Naming Consequences:
Here are some guidelines for choosing what to name a consequence:
Mild consequences don’t require immediate medical attention. They hurt, and they may present an inconvenience, but they aren’t going to force you into a lot of bed rest. On the mental side, mild consequences express things like small social gaffes or changes in your surface emotions.
Examples: Black Eye, Bruised Hand, Winded, Flustered, Cranky, Temporarily Blinded.
Moderate consequences represent fairly serious impairments that require dedicated effort toward recovery (including medical attention). On the mental side, they express things like damage to your reputation or emotional problems that you can’t just shrug off with an apology and a good night’s sleep.
Examples: Deep Cut, First Degree Burn, Exhausted, Drunk, Terrified.
Severe consequences go straight to the emergency room (or whatever the equivalent is in your game)—they’re extremely nasty and prevent you from doing a lot of things, and will lay you out for a while. On the mental side, they express things like serious trauma or relationship-changing harm.
Examples: Second-Degree Burn, Compound Fracture, Guts Hanging Out, Crippling Shame, Trauma-Induced Phobia.
Conceding the Conflict:
When all else fails, you can also just give in. Maybe you’re worried that you can’t absorb another hit, or maybe you decide that continuing to fight is just not worth the punishment. Whatever the reason, you can interrupt any action at any time before the roll is made to declare that you concede the conflict. This is super-important—once dice hit the table, what happens happens, and you’re either taking more stress, suffering more consequences, or getting taken out.
Concession gives the other person what they wanted from you, or in the case of more than two combatants, removes you as a concern for the opposing side. You’re out of the conflict, period.
But it’s not all bad. First of all, you get a fate point for choosing to concede. On top of that, if you’ve sustained any consequences in this conflict, you get an additional fate point for each consequence. These fate points may be used once this conflict is over.
Second of all, you get to avoid the worst parts of your fate. Yes, you lost, and the narration has to reflect that. But you can’t use this privilege to undermine the opponent’s victory, either—what you say happens has to pass muster with the group.

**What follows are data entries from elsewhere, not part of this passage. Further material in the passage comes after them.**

**config.mk**
```make
export PLATFORM = sky130hd
export DESIGN_NAME = line_fetcher_flat
export DESIGN_NICKNAME = d
export VERILOG_FILES = /design/src/vga_pkg.sv /design/src/mem_rd_if.sv /design/src/scan_if.sv /design/src/line_fetcher.sv /design/src/flat_wrapper.sv
export SDC_FILE = /design/constraint.sdc
export NUM_CORES = 1
export LEC_CHECK = 0
export BUFFER_PORTS_ARGS = -buffer_cell sky130_fd_sc_hd__buf_2
export CORE_UTILIZATION = 35
export CTS_CLUSTER_DIAMETER = 50
export DETAILED_ROUTE_END_ITERATION = 16
export MAX_ROUTING_LAYER = met4
export SKIP_CTS_REPAIR_TIMING = 1
export SLEW_MARGIN = 10
export SYNTH_ARGS = -nofsm -noshare
export SYNTH_HDL_FRONTEND = slang
export SYNTH_SLANG_ARGS = --single-unit
```
**constraint.sdc**
```tcl
create_clock -name clk_i -period 6.4 [get_ports clk_i]
set_clock_uncertainty 0.2 [all_clocks]
set_input_delay 0.64 -clock clk_i [delete_from_list [all_inputs] [get_ports clk_i]]
set_output_delay 0.64 -clock clk_i [all_outputs]
set_load 0.01 [all_outputs]
```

That can make the difference between, say, being mistakenly left for dead and ending up in the enemy’s clutches, in shackles, without any of your stuff—the sort of thing that can happen if you’re taken out instead. That’s not nothing.
Getting Taken Out:
If you don’t have any stress or consequences left to buy off all the shifts of a hit, that means you’re taken out.

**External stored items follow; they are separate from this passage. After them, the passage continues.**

==> src/vga_pkg.sv <==
package vga_pkg;

    // Horizontal timing in pixel periods
    localparam int unsigned H_ACTIVE = 640;
    localparam int unsigned H_FPORCH = 16;
    localparam int unsigned H_SYNC   = 96;
    localparam int unsigned H_BPORCH = 48;
    localparam int unsigned H_TOTAL  = H_ACTIVE + H_FPORCH + H_SYNC + H_BPORCH;

    // Vertical timing in lines
    localparam int unsigned V_ACTIVE = 480;
    localparam int unsigned V_FPORCH = 10;
    localparam int unsigned V_SYNC   = 2;
    localparam int unsigned V_BPORCH = 33;
    localparam int unsigned V_TOTAL  = V_ACTIVE + V_FPORCH + V_SYNC + V_BPORCH;

    // Sync windows, start inclusive and end exclusive
    localparam int unsigned HS_START = H_ACTIVE + H_FPORCH;
    localparam int unsigned HS_END   = HS_START + H_SYNC;
    localparam int unsigned VS_START = V_ACTIVE + V_FPORCH;
    localparam int unsigned VS_END   = VS_START + V_SYNC;

    localparam logic HSYNC_ACT = 1'b0;
    localparam logic VSYNC_ACT = 1'b1;

    typedef logic [7:0]  pixel_t;     // One memory word per pixel
    typedef logic [9:0]  hpos_t;
    typedef logic [9:0]  vpos_t;
    typedef logic [19:0] mem_addr_t;  // Word address
    typedef logic [9:0]  burst_len_t;
    typedef logic [1:0]  scale_t;     // 0..3 gives 640, 320, 160, 80 pixels per line
    typedef logic [3:0]  presc_t;     // Pixel period is presc + 1 clocks

    // Framebuffer word addresses
    localparam mem_addr_t FB0_BASE = 20'h00000;
    localparam mem_addr_t FB1_BASE = 20'h40000;

    typedef enum logic [1:0] {
        IDLE,
        REQ,
        FILL
    } fetch_state_t;

endpackage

Taken out is bad—it means not only that you can’t fight anymore, but that the person who took you out gets to decide what your loss looks like and what happens to you after the conflict. Obviously, they can’t narrate anything that’s out of scope for the conflict (like having you die from shame), but that still gives someone else a lot of power over your character that you can’t really do anything about.
Character Death:
So, if you think about it, there’s not a whole lot keeping someone from saying, after taking you out, that your character dies. If you’re talking about a physical conflict where people are using nasty sharp weapons, it certainly seems reasonable that one possible outcome of defeat is your character getting killed.

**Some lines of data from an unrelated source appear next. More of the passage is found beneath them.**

<file path="src/hazardPkg.sv">
`default_nettype none

package hazardPkg;

	// General register index, register 0 reads as zero
	typedef logic [4:0] regIdx_t;

	// ALU operand forwarding select
	typedef logic [1:0] fwdSel_t;

	// HI/LO write select, 2'b10 writes both
	typedef logic [1:0] hiloSel_t;

	// HI/LO forwarding select
	typedef logic [2:0] hiloFwd_t;

	localparam fwdSel_t FwdNone  = 2'd0;	// Register file value
	localparam fwdSel_t FwdExMem = 2'd1;	// Result from EX/MEM
	localparam fwdSel_t FwdMemWb = 2'd2;	// Result from MEM/WB

	localparam hiloFwd_t HiloNone  = 3'd0;	// HI/LO register value
	localparam hiloFwd_t HiloExHi  = 3'd1;
	localparam hiloFwd_t HiloExLo  = 3'd2;
	localparam hiloFwd_t HiloExOne = 3'd3;	// Single HI or LO write in EX/MEM
	localparam hiloFwd_t HiloWbHi  = 3'd4;
	localparam hiloFwd_t HiloWbLo  = 3'd5;
	localparam hiloFwd_t HiloWbOne = 3'd6;	// Single HI or LO write in MEM/WB

endpackage

`default_nettype wire

</file>
<file path="src/ifIdStage.sv">
`timescale 1ns/1ns
`default_nettype none

module ifIdStage (
	input  wire                       clk,
	input  wire                       rst,
	input  wire                       stall,
	input  wire  hazardPkg::regIdx_t  inRs,
	input  wire  hazardPkg::regIdx_t  inRt,
	input  wire  hazardPkg::regIdx_t  inDest,
	input  wire                       inRfWr,
	input  wire                       inDmRd,
	input  wire                       inCp0Rd,
	input  wire                       inBjOp,
	input  wire                       inRhlWr,
	input  wire                       inRhlSelRd,
	input  wire  hazardPkg::hiloSel_t inRhlSelWr,
	output hazardPkg::regIdx_t        idRs,
	output hazardPkg::regIdx_t        idRt,
	output hazardPkg::regIdx_t        idDest,
	output logic                      idRfWr,
	output logic                      idDmRd,
	output logic                      idCp0Rd,
	output logic                      idBjOp,
	output logic                      idRhlWr,
	output logic                      idRhlSelRd,
	output hazardPkg::hiloSel_t       idRhlSelWr
);

	always_ff @(posedge clk) begin
		if (rst) begin
			idRfWr  <= 1'b0;
			idDmRd  <= 1'b0;
			idCp0Rd <= 1'b0;
			idBjOp  <= 1'b0;
			idRhlWr <= 1'b0;
		end else if (!stall) begin
			idRfWr  <= inRfWr;
			idDmRd  <= inDmRd;
			idCp0Rd <= inCp0Rd;
			idBjOp  <= inBjOp;	// Branch resolved in decode
			idRhlWr <= inRhlWr;
		end
	end

	always_ff @(posedge clk) begin
		if (!stall) begin	// Held descriptor re-enters decode
			idRs       <= inRs;
			idRt       <= inRt;
			idDest     <= inDest;
			idRhlSelRd <= inRhlSelRd;
			idRhlSelWr <= inRhlSelWr;
		end
	end

endmodule

`default_nettype wire

</file>
<file path="src/idExStage.sv">
`timescale 1ns/1ns
`default_nettype none

module idExStage (
	input  wire                       clk,
	input  wire                       rst,
	input  wire                       stall,
	input  wire  hazardPkg::regIdx_t  idRs,
	input  wire  hazardPkg::regIdx_t  idRt,
	input  wire  hazardPkg::regIdx_t  idDest,
	input  wire                       idRfWr,
	input  wire                       idDmRd,
	input  wire                       idCp0Rd,
	input  wire                       idRhlWr,
	input  wire                       idRhlSelRd,
	input  wire  hazardPkg::hiloSel_t idRhlSelWr,
	output hazardPkg::regIdx_t        exRs,
	output hazardPkg::regIdx_t        exRt,
	output hazardPkg::regIdx_t        exDest,
	output logic                      exRfWr,
	output logic                      exDmRd,
	output logic                      exCp0Rd,
	output logic                      exRhlWr,
	output logic                      exRhlSelRd,
	output hazardPkg::hiloSel_t       exRhlSelWr
);

	always_ff @(posedge clk) begin
		if (rst || stall) begin	// Reset or bubble
			exRfWr  <= 1'b0;
			exDmRd  <= 1'b0;
			exCp0Rd <= 1'b0;
			exRhlWr <= 1'b0;
		end else begin
			exRfWr  <= idRfWr;
			exDmRd  <= idDmRd;
			exCp0Rd <= idCp0Rd;
			exRhlWr <= idRhlWr;
		end
	end

	// Fields below are don't care inside a bubble
	always_ff @(posedge clk) begin
		exRs       <= idRs;
		exRt       <= idRt;
		exDest     <= idDest;
		exRhlSelRd <= idRhlSelRd;
		exRhlSelWr <= idRhlSelWr;
	end

endmodule

`default_nettype wire

</file>
<file path="src/retireStages.sv">
`timescale 1ns/1ns
`default_nettype none

module retireStages (
	input  wire                       clk,
	input  wire                       rst,
	input  wire  hazardPkg::regIdx_t  exDest,
	input  wire                       exRfWr,
	input  wire                       exDmRd,
	input  wire                       exCp0Rd,
	input  wire                       exRhlWr,
	input  wire  hazardPkg::hiloSel_t exRhlSelWr,
	output hazardPkg::regIdx_t        memDest,
	output logic                      memRfWr,
	output logic                      memDmRd,
	output logic                      memCp0Rd,
	output logic                      memRhlWr,
	output hazardPkg::hiloSel_t       memRhlSelWr,
	output hazardPkg::regIdx_t        wbDest,
	output logic                      wbRfWr,
	output logic                      wbRhlWr,
	output hazardPkg::hiloSel_t       wbRhlSelWr
);

	// EX/MEM rank
	always_ff @(posedge clk) begin
		if (rst) begin
			memRfWr  <= 1'b0;
			memDmRd  <= 1'b0;
			memCp0Rd <= 1'b0;
			memRhlWr <= 1'b0;
		end else begin
			memRfWr  <= exRfWr;
			memDmRd  <= exDmRd;	// Load still in flight
			memCp0Rd <= exCp0Rd;
			memRhlWr <= exRhlWr;
		end
	end

	// MEM/WB rank, read flags are done by now
	always_ff @(posedge clk) begin
		if (rst) begin
			wbRfWr  <= 1'b0;
			wbRhlWr <= 1'b0;
		end else begin
			wbRfWr  <= memRfWr;
			wbRhlWr <= memRhlWr;
		end
	end

	always_ff @(posedge clk) begin
		memDest     <= exDest;
		memRhlSelWr <= exRhlSelWr;
		wbDest      <= memDest;
		wbRhlSelWr  <= memRhlSelWr;
	end

endmodule

`default_nettype wire

</file>
<file path="src/bypassUnit.sv">
`timescale 1ns/1ns
`default_nettype none

module bypassUnit (
	input  wire  hazardPkg::regIdx_t  exRs,
	input  wire  hazardPkg::regIdx_t  exRt,
	input  wire  hazardPkg::regIdx_t  idRs,
	input  wire  hazardPkg::regIdx_t  idRt,
	input  wire  hazardPkg::regIdx_t  memDest,
	input  wire  hazardPkg::regIdx_t  wbDest,
	input  wire                       memRfWr,
	input  wire                       wbRfWr,
	input  wire                       idBjOp,
	input  wire                       memRhlWr,
	input  wire                       wbRhlWr,
	input  wire                       exRhlSelRd,
	input  wire  hazardPkg::hiloSel_t memRhlSelWr,
	input  wire  hazardPkg::hiloSel_t wbRhlSelWr,
	output hazardPkg::fwdSel_t        fwdRs,
	output hazardPkg::fwdSel_t        fwdRt,
	output logic                      fwdBrRs,
	output logic                      fwdBrRt,
	output hazardPkg::hiloFwd_t       fwdHilo
);

	logic memHit;	// EX/MEM writes a real register
	logic wbHit;
	logic memBoth;	// Write of both HI and LO
	logic wbBoth;

	assign memHit  = memRfWr && (memDest != 5'd0);
	assign wbHit   = wbRfWr && (wbDest != 5'd0);
	assign memBoth = (memRhlSelWr == 2'b10);
	assign wbBoth  = (wbRhlSelWr == 2'b10);

	// ALU operands, nearest producer wins
	always_comb begin
		if (memHit && (memDest == exRs))
			fwdRs = hazardPkg::FwdExMem;
		else if (wbHit && (wbDest == exRs))
			fwdRs = hazardPkg::FwdMemWb;
		else
			fwdRs = hazardPkg::FwdNone;
	end

	always_comb begin
		if (memHit && (memDest == exRt))
			fwdRt = hazardPkg::FwdExMem;
		else if (wbHit && (wbDest == exRt))
			fwdRt = hazardPkg::FwdMemWb;
		else
			fwdRt = hazardPkg::FwdNone;
	end

	// Branch compare in decode only sees EX/MEM
	assign fwdBrRs = idBjOp && memHit && (memDest == idRs);
	assign fwdBrRt = idBjOp && memHit && (memDest == idRt);

	always_comb begin
		if (memRhlWr && memBoth && exRhlSelRd)
			fwdHilo = hazardPkg::HiloExHi;
		else if (memRhlWr && memBoth && !exRhlSelRd)
			fwdHilo = hazardPkg::HiloExLo;
		else if (memRhlWr && !memBoth && (memRhlSelWr[0] == exRhlSelRd))
			fwdHilo = hazardPkg::HiloExOne;
		else if (wbRhlWr && wbBoth && exRhlSelRd)
			fwdHilo = hazardPkg::HiloWbHi;
		else if (wbRhlWr && wbBoth && !exRhlSelRd)
			fwdHilo = hazardPkg::HiloWbLo;
		else if (wbRhlWr && !wbBoth && (wbRhlSelWr[0] == exRhlSelRd))
			fwdHilo = hazardPkg::HiloWbOne;
		else
			fwdHilo = hazardPkg::HiloNone;
	end

endmodule

`default_nettype wire

</file>
<file path="src/stallUnit.sv">
`timescale 1ns/1ns
`default_nettype none

module stallUnit (
	input  wire  hazardPkg::regIdx_t exDest,
	input  wire  hazardPkg::regIdx_t memDest,
	input  wire  hazardPkg::regIdx_t idRs,
	input  wire  hazardPkg::regIdx_t idRt,
	input  wire                      exDmRd,
	input  wire                      exCp0Rd,
	input  wire                      memDmRd,
	input  wire                      memCp0Rd,
	input  wire                      exRfWr,
	input  wire                      idBjOp,
	output logic                     stall
);

	logic exMatch;	// ID/EX dest feeds a decode source
	logic memMatch;
	logic loadUse;
	logic brLoad;
	logic brAlu;

	// Register zero is not excluded here
	assign exMatch  = (exDest == idRs) || (exDest == idRt);
	assign memMatch = (memDest == idRs) || (memDest == idRt);

	// Load or CP0 read result not ready for EX
	assign loadUse = (exDmRd || exCp0Rd) && exMatch;

	// Branch needs the load result one cycle more
	assign brLoad = idBjOp && (memDmRd || memCp0Rd) && memMatch;

	// Branch compare cannot take the ALU result yet
	assign brAlu = idBjOp && exRfWr && exMatch;

	assign stall = loadUse || brLoad || brAlu;

endmodule

`default_nettype wire

</file>
<file path="src/hazardTop.sv">
`timescale 1ns/1ns
`default_nettype none

module hazardTop (
	input  wire                       clk,
	input  wire                       rst,
	input  wire  hazardPkg::regIdx_t  inRs,
	input  wire  hazardPkg::regIdx_t  inRt,
	input  wire  hazardPkg::regIdx_t  inDest,
	input  wire                       inRfWr,
	input  wire                       inDmRd,
	input  wire                       inCp0Rd,
	input  wire                       inBjOp,
	input  wire                       inRhlWr,
	input  wire  hazardPkg::hiloSel_t inRhlSelWr,
	input  wire                       inRhlSelRd,
	output logic                      fetchWr,
	output hazardPkg::fwdSel_t        fwdRs,
	output hazardPkg::fwdSel_t        fwdRt,
	output logic                      fwdBrRs,
	output logic                      fwdBrRt,
	output hazardPkg::hiloFwd_t       fwdHilo
);

	logic stall;

	hazardPkg::regIdx_t  idRs, idRt, idDest;
	logic                idRfWr, idDmRd, idCp0Rd, idBjOp, idRhlWr, idRhlSelRd;
	hazardPkg::hiloSel_t idRhlSelWr;

	hazardPkg::regIdx_t  exRs, exRt, exDest;
	logic                exRfWr, exDmRd, exCp0Rd, exRhlWr, exRhlSelRd;
	hazardPkg::hiloSel_t exRhlSelWr;

	hazardPkg::regIdx_t  memDest, wbDest;
	logic                memRfWr, memDmRd, memCp0Rd, memRhlWr, wbRfWr, wbRhlWr;
	hazardPkg::hiloSel_t memRhlSelWr, wbRhlSelWr;

	assign fetchWr = ~stall;	// Fetch and IF/ID advance together

	ifIdStage ifId_i (
		.clk(clk), .rst(rst), .stall(stall),
		.inRs(inRs), .inRt(inRt), .inDest(inDest), .inRfWr(inRfWr),
		.inDmRd(inDmRd), .inCp0Rd(inCp0Rd), .inBjOp(inBjOp), .inRhlWr(inRhlWr),
		.inRhlSelRd(inRhlSelRd), .inRhlSelWr(inRhlSelWr),
		.idRs(idRs), .idRt(idRt), .idDest(idDest), .idRfWr(idRfWr),
		.idDmRd(idDmRd), .idCp0Rd(idCp0Rd), .idBjOp(idBjOp), .idRhlWr(idRhlWr),
		.idRhlSelRd(idRhlSelRd), .idRhlSelWr(idRhlSelWr)
	);

	idExStage idEx_i (
		.clk(clk), .rst(rst), .stall(stall),
		.idRs(idRs), .idRt(idRt), .idDest(idDest), .idRfWr(idRfWr),
		.idDmRd(idDmRd), .idCp0Rd(idCp0Rd), .idRhlWr(idRhlWr),
		.idRhlSelRd(idRhlSelRd), .idRhlSelWr(idRhlSelWr),
		.exRs(exRs), .exRt(exRt), .exDest(exDest), .exRfWr(exRfWr),
		.exDmRd(exDmRd), .exCp0Rd(exCp0Rd), .exRhlWr(exRhlWr),
		.exRhlSelRd(exRhlSelRd), .exRhlSelWr(exRhlSelWr)
	);

	retireStages retire_i (
		.clk(clk), .rst(rst),
		.exDest(exDest), .exRfWr(exRfWr), .exDmRd(exDmRd), .exCp0Rd(exCp0Rd),
		.exRhlWr(exRhlWr), .exRhlSelWr(exRhlSelWr),
		.memDest(memDest), .memRfWr(memRfWr), .memDmRd(memDmRd), .memCp0Rd(memCp0Rd),
		.memRhlWr(memRhlWr), .memRhlSelWr(memRhlSelWr),
		.wbDest(wbDest), .wbRfWr(wbRfWr), .wbRhlWr(wbRhlWr), .wbRhlSelWr(wbRhlSelWr)
	);

	bypassUnit bypass_i (
		.exRs(exRs), .exRt(exRt), .idRs(idRs), .idRt(idRt),
		.memDest(memDest), .wbDest(wbDest), .memRfWr(memRfWr), .wbRfWr(wbRfWr),
		.idBjOp(idBjOp), .memRhlWr(memRhlWr), .wbRhlWr(wbRhlWr),
		.exRhlSelRd(exRhlSelRd), .memRhlSelWr(memRhlSelWr), .wbRhlSelWr(wbRhlSelWr),
		.fwdRs(fwdRs), .fwdRt(fwdRt), .fwdBrRs(fwdBrRs), .fwdBrRt(fwdBrRt),
		.fwdHilo(fwdHilo)
	);

	stallUnit stall_i (
		.exDest(exDest), .memDest(memDest), .idRs(idRs), .idRt(idRt),
		.exDmRd(exDmRd), .exCp0Rd(exCp0Rd), .memDmRd(memDmRd), .memCp0Rd(memCp0Rd),
		.exRfWr(exRfWr), .idBjOp(idBjOp), .stall(stall)
	);

endmodule

`default_nettype wire

</file>
<file path="config.mk">
export PLATFORM = sky130hd
export DESIGN_NAME = hazardTop
export DESIGN_NICKNAME = d
export VERILOG_FILES = /design/src/hazardPkg.sv /design/src/ifIdStage.sv /design/src/idExStage.sv /design/src/retireStages.sv /design/src/bypassUnit.sv /design/src/stallUnit.sv /design/src/hazardTop.sv
export SDC_FILE = /design/constraint.sdc
export NUM_CORES = 1
export LEC_CHECK = 0
export ABC_AREA = 1
export BUFFER_PORTS_ARGS = -buffer_cell sky130_fd_sc_hd__buf_2
export CELL_PAD_IN_SITES_DETAIL_PLACEMENT = 1
export CELL_PAD_IN_SITES_GLOBAL_PLACEMENT = 1
export CORE_MARGIN = 2
export CORE_UTILIZATION = 43
export DETAILED_ROUTE_END_ITERATION = 10
export PLACE_DENSITY_LB_ADDON = 0.1
export SLEW_MARGIN = 20
export SYNTH_ARGS = -nofsm -noshare
export SYNTH_HDL_FRONTEND = slang
export SYNTH_SLANG_ARGS = --single-unit
</file>
<file path="constraint.sdc">
create_clock -name clk -period 2.13 [get_ports clk]
set_clock_uncertainty 0.2 [all_clocks]
set_input_delay 0.426 -clock clk [delete_from_list [all_inputs] [get_ports clk]]
set_output_delay 0.426 -clock clk [all_outputs]
set_load 0.02 [all_outputs]
</file>
# == Word-level counts from Yosys, hierarchy flattened ==
# Index checks and enable logic that the tools add are counted.
# word_totals
ff_bits,65
in_bits,25
output_inout_bits,10
word_cells,88
# classes
n_eq_ne,12
n_mux,10
bitwise_logic,1
n_reduce_logical,36
# op_table
operator,count
$eq 5x5->1,8
$logic_and 1x1->1,24
$mux 3,6
$reduce_bool 5->1,2
$mux 2,4
$logic_or 1x1->1,7
$eq 2x2->1 const B,2
$logic_not 1->1,3
$eq 1x1->1,2
$not 1->1,1

# == Logic depth before layout (Yosys ltp) ==
# depth
ltp_word,10
depth_mapped,12
mapped_depth_nobuf,11

# == By module ==
# From an unflattened synthesis, not the netlist that was laid out.
# unflattened
cells_unflattened,320
area_unflattened_um2,2662.6
# by_module_without_submodules
module,instances,cells_per_inst,area_each_um2
ifIdStage,1,51,763.2
bypassUnit,1,116,600.6
idExStage,1,33,484.2
retireStages,1,32,445.4
stallUnit,1,87,365.4
hazardTop,1,1,3.8

# == Least setup slack after synthesis ==
# No wires, ideal clock.
# synth_timing
path_kind,register -> output
startpoint,reg retire_i.memDest[0]
endpoint,out fwdRt[1]
arrival_ps,1684
required_time_ps,1504
slack_ps,-180
path_stages_with_launch,6
cell_sequence,dfxtp_1 > buf_4 > xnor2_1 > nand3_1 > nor4_1 > nor2_1
# synth_between
elab_chain_len,4
# synth_lines
element,line_no,text
start: declaration,retireStages.sv:13,"output hazardPkg::regIdx_t memDest,"
start signal: assignment,retireStages.sv:52,memDest <= exDest;
$reduce_bool 5->1,bypassUnit.sv:31,assign memHit = memRfWr && (memDest != 5'd0);
$logic_and 1x1->1,bypassUnit.sv:31,
$logic_and 1x1->1 *,bypassUnit.sv:47,if (memHit && (memDest == exRt))
$mux 2 *,bypassUnit.sv:47,
end: declaration,hazardTop.sv:19,"output hazardPkg::fwdSel_t fwdRt,"
# Every way passes the cells marked *; elsewhere a longest branch is shown, timed or not.

# == Worst setup path after layout ==
# layout_timing
startpoint,reg ifId_i.idRt[0]
endpoint,out fetchWr
# layout_between
elab_chain_len,6
# layout_lines
element,line_no,text
start: declaration,ifIdStage.sv:19,"output hazardPkg::regIdx_t idRt,"
start signal: assignment,ifIdStage.sv:49,idRt <= inRt;
"$eq 5x5->1, on equally long branches","stallUnit.sv:25, stallUnit.sv:26",
"$logic_or 1x1->1, on equally long branches","stallUnit.sv:25, stallUnit.sv:26",
"$logic_and 1x1->1, on equally long branches","stallUnit.sv:29, stallUnit.sv:32",
$logic_or 1x1->1,stallUnit.sv:37,assign stall = loadUse || brLoad || brAlu;
$logic_or 1x1->1 *,stallUnit.sv:37,
$not 1->1 *,hazardTop.sv:39,assign fetchWr = ~stall;
end: declaration,hazardTop.sv:17,"output logic fetchWr,"
# Marked as above.

==> results.toml <==
[place]
io_buffers = 34
place_congestion = 0.784
dp.final_hpwl_um = 3700
place_ws_ns = 0.154
dp.cells = 368
place_area_sq_um = 2760

[power]
p_leak_nw = 1.47
powerDensity_nw_per_um2 = 842
peakVddDrop_uv = 574

[status]
outcome = "finished with violations"
failed_checks = "setup timing"

[setup_path]
cpMaxStageDelayCell = "edfxtp_1"
r2r_slack_ns = 0.23
required_ns = 1.50
crit_type = "reg -> out"
worst_setup_path_start_kind = "register"
crit_path_cell_trace = "xor2_1 -> nor2_2 -> nand3_2 -> nand2_2 -> nand2_4 -> nand2_4 -> inv_4 -> buf_6"
max_stage_delay_ns = 0.46
crit_path_frequent_cell = "nand2_4"
crit_fanout = 4
critical_path_arrival_ns = 1.61
end_kind = "output port"

[clock_tree]
clockBufferDepth = 2
clock_tree.root_cell = "clkbuf_8"
cts_buffers = 9
cts_num_sinks = 65
cts_htree_levels = 3
path_clk_slew_ns = 0.07
insertion_delay_ns = 0.33
cts_tree = "built"

[cells_and_area]
final_common_cell = "nand2_1"
finalNonFillerCells = 395
area_growth_pct = 27.7
fin_nets = 343
drive_above_1_share_pct = 31.6
final.fill_count = 639
register_area_sq_um = 1500
final_cell_area_sq_um = 3150
multi_input_area_sq_um = 893
antennaDiodeCount = 0
mostFrequentLayoutCells = "47 x nand2_1, 41 x dfxtp_1, 34 x inv_1"

[synthesis]
ys_types = 24
ys.flop_type = "dfxtp_1"
ys_seq_elements = 65
synth_area_leaders = "dfxtp_1 38%, edfxtp_1 22%, nand2_1 7.6%"
synth.avg_cell_area_sq_um = 9.43
syn_inst = 262
synth_top_area_cell = "dfxtp_1"
yosys_warnings = 0
syn_nets = 287
syn_area_sq_um = 2470
synth_edf_count = 18
async_flop_share_pct = 0
yosysSeqAreaShare_pct = 60.0
synth_top_area_share_pct = 38.1

[drt]
postRouteAntennaNets = 0
routedWlPerCell_um = 13.3
num_vias = 1785
avgViaCountPerCell = 4.52
wirelength_um = 5260
firstDrtPassIters = 4
drtIter0Drc = 46
drcViolationCount = 0

[die]
core-area_sq_um = 5540
die-area_sq_um = 6370
dieHeight_um = 79.8
initial_core_util_pct = 44.6
rows = 27
die_x_um = 79.8
pin_count = 35

[timing]
setup_tns_ns = -0.249
hold_viol = 0
setup_viol = 4
setup_ws_ns = -0.107
relSlewSlack_pct = 82.0
worst_pin_slew_ns = 0.268
post-route-period-util_pct = 105
max_clock_freq_ghz = 0.447
drv_slew = 0
post-route-min-period_ns = 2.24
hold_ws_ns = 0.0637
grt_setup_unrepaired = "yes"

[global_route]
grt_usage_pct = 18.2
grt_max_degree = 16
grt-ovfl-total = 0
antenna_found_initial = 0
grt_pass1_wl_um = 8510
grt_pass1_vias = 1834

[min_path]
hold_path_class = "in -> reg"

[job]
max-cap-violations = 0
[state kept, by name, indices dropped and copies added (netlist names), 5 cells and up]
register and count:
idEx_i.exDest 5, idEx_i.exRs 5, idEx_i.exRt 5, ifId_i.idDest 5, ifId_i.idRs 5, ifId_i.idRt 5
retire_i.memDest 5, retire_i.wbDest 5
[layout make-up]
| cell class | instances | area share, % |
|---|---|---|
| tap | 72 | 2.86 |
| sequential | 65 | 47.6 |
| multi-input combinational | 152 | 28.3 |
| clock inverter | 6 | 1.87 |
| inverter | 41 | 4.96 |
| timing repair buffer | 49 | 10.3 |
| clock buffer | 10 | 4.05 |
[per-stage QoR]
stage	power (mW)	util, %
after floorplan	1.59	-
after global placement	1.65	49.8
after detailed placement	1.66	49.8
after CTS	2.65	54.6
after global routing	2.78	56.9
final	2.66	56.9
[synth_stat cells (2+ instances only)]
master,instances
nand2_1,50
dfxtp_1,47
inv_1,36
nor2_1,29
edfxtp_1,18
xnor2_1,14
nand3_1,13
xor2_1,11
a21oi_1,7
nor2_2,5
inv_2,4
nand4_1,4
o21ai_0,4
buf_4,3
nand2_4,3
nor3_1,3
nand2_2,2
nand3_2,2
nor4_1,2
[power breakdown]
part | internal, mW | switching (mW)
registers | 1.35 | 0.0755
logic | 0.116 | 0.129
clock network | 0.532 | 0.452
[metal layers]
metal / GRT usage (%) / up-vias / routed length [um]
met5: 0 / - / 0
met4: 10.2 / 0 / 128
met3: 4.30 / 10 / 172
met2: 29.7 / 32 / 2580
met1: 22.2 / 819 / 2380
li1: - / 924 / -
[kinds of logic after synthesis]
kind of cell,after synthesis,share of synthesized area [%]
buffers and inverters,45,7.45
XOR/XNOR,25,8.87
AO/OA/AOI/OAI,14,2.99
AND/OR/NAND/NOR,113,20.7
flip-flops,65,60.0
[critical path: cells and delay by family, from the launching register on]
kind                   cells  cell delay (ns)
XOR/XNOR                   1             0.19
buffers and inverters      2             0.15
flip-flops                 1             0.46
AND/OR/NAND/NOR            5             0.47
[final timing paths]
path / startpoint / end / cells past startpoint
min reg2reg: idEx_i.exRhlSelWr[1] / retire_i.memRhlSelWr[1] / 0
min: inRt[0] / ifId_i.idRt[0] / 1
max reg2reg: ifId_i.idRs[1] / ifId_i.idRt[2] / 9
max: ifId_i.idRt[0] / fetchWr / 8
[repair_timing]
item | CTS | global route
pin swaps | 8 | 16
hold buffers | 0 | 0
gates resized for setup | 19 | 22
setup endpoints to repair | 7 | 9
setup buffers | 3 | 8
(Power assumes the default switching activity.)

However, random character death is much less interesting to the story than a lot of other outcomes. That said, it is up to you and the group you are playing with how you handle character death. If you make a post to GM a game and state that random character death is on the table for your game that is perfectly okay. The general rule of thumb on the forum, however, is that character death is only allowed when the player approves it.